You tell everyone that all politics is local anesthetic
for the wounds of the personal moment,

and all of that is just a way of disguising
the tinkle of shards that accompanies you
everywhere you go. 


Meditation #23

Dear Lecta,

You were the grandmother
I never knew.  I wonder often
at that name, and how it might have felt
to call you “Grandma” or “Grammy”
and to know you that way
instead of superficially
as just a marvelous name
from the mystery of my father’s past.
I wonder if I would think of you
more or less often today.
As it is, all I do is consider you
as a fact, a thread to be tugged
as I unravel my way forward.  There’s
never been any sense of anything more.

Except for this:

somehow, you knew how to make sweet tea.
And you taught my dad.  And he taught my mother,
and he said it’s good but not quite the same.
And it’s almost summer and I love sweet tea and suddenly,
I have a desperate need to know how to make it
exactly the way you did.

So if you are reading this,
Lecta,
I’d love to know how my Grammy
made her sweet tea.
It’s almost summer.
Please write soon.

Yours,
T


Meditation #22

"She was a married woman
when I met her.  If she was willing
to sleep with me, she’s nothing
but a cheating whore."

A brick falls
from the wall.

"Ain’t no thing — if I’m the father,
I’ll take care of the kid, I just don’t want
to see them."

You can hear the trumpets
everywhere.  The siege
is ending.

"What?  I slept with her,
I certainly don’t love her,
and it’s her who made the
first move."

Overrun.
The army outside the city
prepares for the entrance.

What’s coming
may yet be worse than what’s
already here.


Meditation #20

It feels so good to know
that the dishes need washing
and I’m on my last set of clean underwear
There’s nothing good to eat in the fridge
and a hawk just killed a mouse in the backyard
The bass from that Honda in the street won’t let me sleep
and the tulips are showing color on the bullet tips of their buds
Bill upstairs is doing a feedback experiment with two huge amps
and the storm that’s coming later today isn’t going to have a snowflake in it
My back hurts, my nose is running, and I can feel the headache incipient behind my eyes
and the connection is strong as the Blackstone where it pours into the gates at West Hill Dam
I would check the bank account for activity if I wasn’t sure it would all be deficit and no stimulus
and Korea is a peninsula that will exist for as long as it can without regard to the lines idiots draw across it
and we will walk, run, crawl and hump our way into the mixed up charge of living in the future
regardless of the nature of the stupidity and evil that shape it against our best intentions
because it’s impossible to separate the mundane from the epic in this life of demand
the supply will always exceed our ability to grasp its scope and rush of occurrence
There’s no food in the fridge, too much laundry, too much cleaning up to be done
Too many hawks and mice to ever believe in the permanence of want
Too much music to ever despair that we will fall silent
Flowers waiting to come out and answer the future
I’m on my last set of clean underwear
I’ll sit around naked if I have to
and let the lack feel good


Meditation #19

An old saying holds
that what concerns the milkman
does not concern the plumber.
If my memory serves me,
it was the milkman who said that.
(I don’t recall what the plumber said.)

Come to think of it, I don’t recall
anyone other than the milkman
ever saying it, so maybe it was
just his opinion.

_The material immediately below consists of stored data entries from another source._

File: src/rtl/cnt_pkg.sv
// Package: shared configuration types and helpers for the cascadable counter.
// Assumes WIDTH >= 4 whenever the decimal radix is selected.
package cnt_pkg;

    // Counting radix selector.
    typedef enum logic {
        CNT_BINARY = 1'b0,
        CNT_DECADE = 1'b1
    } radix_e;

    // Clear timing selector.
    typedef enum logic {
        CLR_SYNC  = 1'b0,
        CLR_ASYNC = 1'b1
    } clr_mode_e;

    // Last value before the counter wraps, for a given radix and width.
    function automatic int unsigned terminal_of(radix_e radix, int unsigned width);
        if (radix == CNT_DECADE) begin
            return 9;
        end
        return (1 << width) - 1;
    endfunction

endpackage

File: src/rtl/cnt_next_state.sv
// Next-state selector for one counter stage. A load wins over counting.
// A count needs both enables. In decimal radix, any value at or above the
// terminal value wraps to zero. The clear is handled in the register stage.
// Assumes the terminal value fits in WIDTH bits.
module cnt_next_state
    import cnt_pkg::*;
#(
    parameter int unsigned WIDTH = 4,
    parameter radix_e      RADIX = CNT_BINARY
) (
    input  logic [WIDTH-1:0] cur,
    input  logic [WIDTH-1:0] load_val,
    input  logic             load_n,
    input  logic             en_a,
    input  logic             en_b,
    output logic [WIDTH-1:0] nxt
);
    localparam logic [WIDTH-1:0] TERM = WIDTH'(terminal_of(RADIX, WIDTH));

    logic             step;
    logic [WIDTH-1:0] incr;

    // Wrap at or above the terminal value; otherwise add one.
    always_comb begin
        if (cur >= TERM) begin
            incr = '0;
        end else begin
            incr = cur + 1'b1;
        end
    end

    // The counter steps only when both enables are high.
    assign step = en_a & en_b;

    // Priority: load, then count, then hold.
    always_comb begin
        if (!load_n) begin
            nxt = load_val;
        end else if (step) begin
            nxt = incr;
        end else begin
            nxt = cur;
        end
    end
endmodule

File: src/rtl/cnt_state_reg.sv
// Count register with an active-low clear. CLR_MODE selects whether the
// clear waits for the clock edge or takes effect at once.
// Assumes clr_n is synchronised upstream when the synchronous mode is used.
module cnt_state_reg
    import cnt_pkg::*;
#(
    parameter int unsigned WIDTH    = 4,
    parameter clr_mode_e   CLR_MODE = CLR_SYNC
) (
    input  logic             clk,
    input  logic             clr_n,
    input  logic [WIDTH-1:0] d,
    output logic [WIDTH-1:0] q
);
    generate
        if (CLR_MODE == CLR_ASYNC) begin : g_async
            // State update; the clear acts without a clock edge.
            always_ff @(posedge clk or negedge clr_n) begin
                if (!clr_n) begin
                    q <= '0;
                end else begin
                    q <= d;
                end
            end
        end else begin : g_sync
            // State update; the clear is sampled on the clock edge.
            always_ff @(posedge clk) begin
                if (!clr_n) begin
                    q <= '0;
                end else begin
                    q <= d;
                end
            end
        end
    endgenerate
endmodule
<file path="src/rtl/adc_fc_pkg.sv">
package adc_fc_pkg;
  // frame sequencer activity
  typedef enum logic {
    FC_IDLE = 1'b0,
    FC_RUN  = 1'b1
  } fc_state_e;

  // offset-binary to two's complement: flip the top bit when asked
  function automatic logic flip_top(input logic top_bit, input logic signed_mode);
    return top_bit ^ signed_mode;
  endfunction
endpackage

</file>
<file path="src/rtl/adc_fc_tick.sv">
module adc_fc_tick #(
  parameter int HALF = 2
) (
  input  logic clk,
  input  logic rst,
  output logic tick_o
);
  localparam int CW = (HALF > 1) ? $clog2(HALF) : 1;

  logic [CW-1:0] cnt_q;

  always_ff @(posedge clk) begin
    if (rst || tick_o) cnt_q <= '0;
    else               cnt_q <= cnt_q + 1'b1;
  end

  assign tick_o = (cnt_q == CW'(HALF - 1));
endmodule

</file>
<file path="src/rtl/adc_fc_seq.sv">
module adc_fc_seq
  import adc_fc_pkg::*;
#(
  parameter int HALF        = 2,
  parameter int FRAME_SCLKS = 16,
  parameter int CAP_BITS    = 13
) (
  input  logic clk,
  input  logic rst,
  input  logic tick,
  input  logic start_ok,
  output logic start_o,
  output logic cap_o,
  output logic done_o,
  output logic conv_o,
  output logic sclk_o
);
  localparam int HW  = $clog2(2 * FRAME_SCLKS + 1);
  localparam int CDW = $clog2(2 * HALF + 1);

  fc_state_e     st_q;
  logic [HW-1:0] half_q;
  logic [HW-1:0] half_nxt;
  logic          conv_q;
  logic          sclk_q;
  logic          adv;

  always_comb begin
    half_nxt = half_q + 1'b1;
    adv      = tick && (st_q == FC_RUN);
    start_o  = tick && (st_q == FC_IDLE) && start_ok;
    cap_o    = adv && half_nxt[0] && (half_nxt <= HW'(2 * CAP_BITS - 1));
    done_o   = adv && (half_nxt == HW'(2 * FRAME_SCLKS));
  end

  always_ff @(posedge clk) begin
    if (rst) begin
      st_q   <= FC_IDLE;
      half_q <= '0;
      conv_q <= 1'b0;
      sclk_q <= 1'b0;
    end else if (start_o) begin
      st_q   <= FC_RUN;
      half_q <= '0;
      conv_q <= 1'b1;
      sclk_q <= 1'b0;
    end else if (adv) begin
      half_q <= half_nxt;
      sclk_q <= half_nxt[0];
      conv_q <= (half_nxt < HW'(2));
      if (done_o) st_q <= FC_IDLE;
    end
  end

  assign conv_o = conv_q;
  assign sclk_o = sclk_q;

  // checker state: serial clock rises per frame, convert high time
  logic           sclk_d;
  logic [HW-1:0]  rises_q;
  logic [CDW-1:0] conv_hi_q;

  always_ff @(posedge clk) begin
    if (rst) begin
      sclk_d    <= 1'b0;
      rises_q   <= '0;
      conv_hi_q <= '0;
    end else begin
      sclk_d <= sclk_q;
      if (start_o)                rises_q <= '0;
      else if (sclk_q && !sclk_d) rises_q <= rises_q + 1'b1;
      if (conv_q) conv_hi_q <= conv_hi_q + 1'b1;
      else        conv_hi_q <= '0;
    end
  end

  AST_FRAME_EDGES: assert property (@(posedge clk) disable iff (rst)
    $fell(st_q == FC_RUN) |-> rises_q == HW'(FRAME_SCLKS)) else $error("frame edge count");
  AST_CONV_SETUP: assert property (@(posedge clk) disable iff (rst)
    $rose(conv_q) |-> !sclk_q) else $error("convert rose with clock high");
  AST_CONV_WIDTH: assert property (@(posedge clk) disable iff (rst)
    $fell(conv_q) |-> conv_hi_q == CDW'(2 * HALF)) else $error("convert width");
endmodule

</file>
<file path="src/rtl/adc_fc_shift.sv">
module adc_fc_shift #(
  parameter int CAP_BITS = 13
) (
  input  logic                clk,
  input  logic                rst,
  input  logic                clr,
  input  logic                cap,
  input  logic                sdin,
  output logic [CAP_BITS-1:0] word_o
);
  localparam int NW = $clog2(CAP_BITS + 1);

  logic [CAP_BITS-1:0] sh_q;
  logic [NW-1:0]       n_q;

  always_ff @(posedge clk) begin
    if (rst || clr) begin
      sh_q <= '0;
      n_q  <= '0;
    end else if (cap) begin
      sh_q <= {sh_q[CAP_BITS-2:0], sdin};
      n_q  <= n_q + 1'b1;
    end
  end

  assign word_o = sh_q;

  AST_CAP_LIMIT: assert property (@(posedge clk) disable iff (rst)
    cap |-> n_q < NW'(CAP_BITS)) else $error("too many captures");
endmodule

</file>
<file path="src/rtl/adc_frame_ctrl.sv">
module adc_frame_ctrl
  import adc_fc_pkg::*;
#(
  parameter int CLK_DIV     = 4,
  parameter int FRAME_SCLKS = 16,
  parameter int DATA_W      = 12
) (
  input  logic              clk,
  input  logic              rst,
  input  logic              enable,
  input  logic              wake_req,
  input  logic              bipolar,
  input  logic              sdata_in,
  output logic              conv_o,
  output logic              sclk_o,
  output logic              res_valid,
  input  logic              res_ready,
  output logic [DATA_W-1:0] res_data,
  output logic              res_refok
);
  localparam int HALF     = CLK_DIV / 2;
  localparam int CAP_BITS = DATA_W + 1;

  logic                tick;
  logic                start;
  logic                cap;
  logic                done;
  logic [CAP_BITS-1:0] word;
  logic                mode_q;
  logic                wake_seen_q;
  logic [DATA_W-1:0]   fmt;

  adc_fc_tick #(.HALF(HALF)) u_tick (
    .clk(clk), .rst(rst), .tick_o(tick)
  );

  adc_fc_seq #(.HALF(HALF), .FRAME_SCLKS(FRAME_SCLKS), .CAP_BITS(CAP_BITS)) u_seq (
    .clk(clk), .rst(rst), .tick(tick), .start_ok(enable && !res_valid),
    .start_o(start), .cap_o(cap), .done_o(done), .conv_o(conv_o), .sclk_o(sclk_o)
  );

  adc_fc_shift #(.CAP_BITS(CAP_BITS)) u_shift (
    .clk(clk), .rst(rst), .clr(start), .cap(cap), .sdin(sdata_in), .word_o(word)
  );

  always_comb begin
    fmt         = word[DATA_W-1:0];
    fmt[DATA_W-1] = flip_top(word[DATA_W-1], mode_q);
  end

  always_ff @(posedge clk) begin
    if (rst) begin
      mode_q      <= 1'b0;
      wake_seen_q <= 1'b0;
      res_valid   <= 1'b0;
      res_data    <= '0;
      res_refok   <= 1'b0;
    end else begin
      if (start) begin
        mode_q      <= bipolar;
        wake_seen_q <= wake_req;
      end else if (wake_req) begin
        wake_seen_q <= 1'b1;
      end
      if (done) begin
        res_valid <= 1'b1;
        res_data  <= fmt;
        res_refok <= word[CAP_BITS-1] && !(wake_seen_q || wake_req);
      end else if (res_ready) begin
        res_valid <= 1'b0;
      end
    end
  end

  AST_HOLD_RESULT: assert property (@(posedge clk) disable iff (rst)
    res_valid && !res_ready |=> res_valid && $stable(res_data) && $stable(res_refok)) else $error("result not held");
  AST_NO_START_PENDING: assert property (@(posedge clk) disable iff (rst)
    $rose(conv_o) |-> !$past(res_valid)) else $error("frame started over pending result");
  AST_START_ENABLED: assert property (@(posedge clk) disable iff (rst)
    $rose(conv_o) |-> $past(enable)) else $error("frame started while disabled");
endmodule

</file>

Maybe there’s
a body of proverbs for milkmen,
and with the continuing decline

in the number of milkmen, it’s a font
of wisdom that’s being lost.  All those
early mornings going from house to house,
carrying bottles up to porches and stoops,
the same orders again and again, with only
the occasional change to speculate on: why

do the Millers need two extra quarts today,
and where did the Ducharmes go
for the week that made them suspend delivery?
The milkmen must have known a thing or two
about still water and ripples from a tossed pebble,
and talked about those things amongst themselves.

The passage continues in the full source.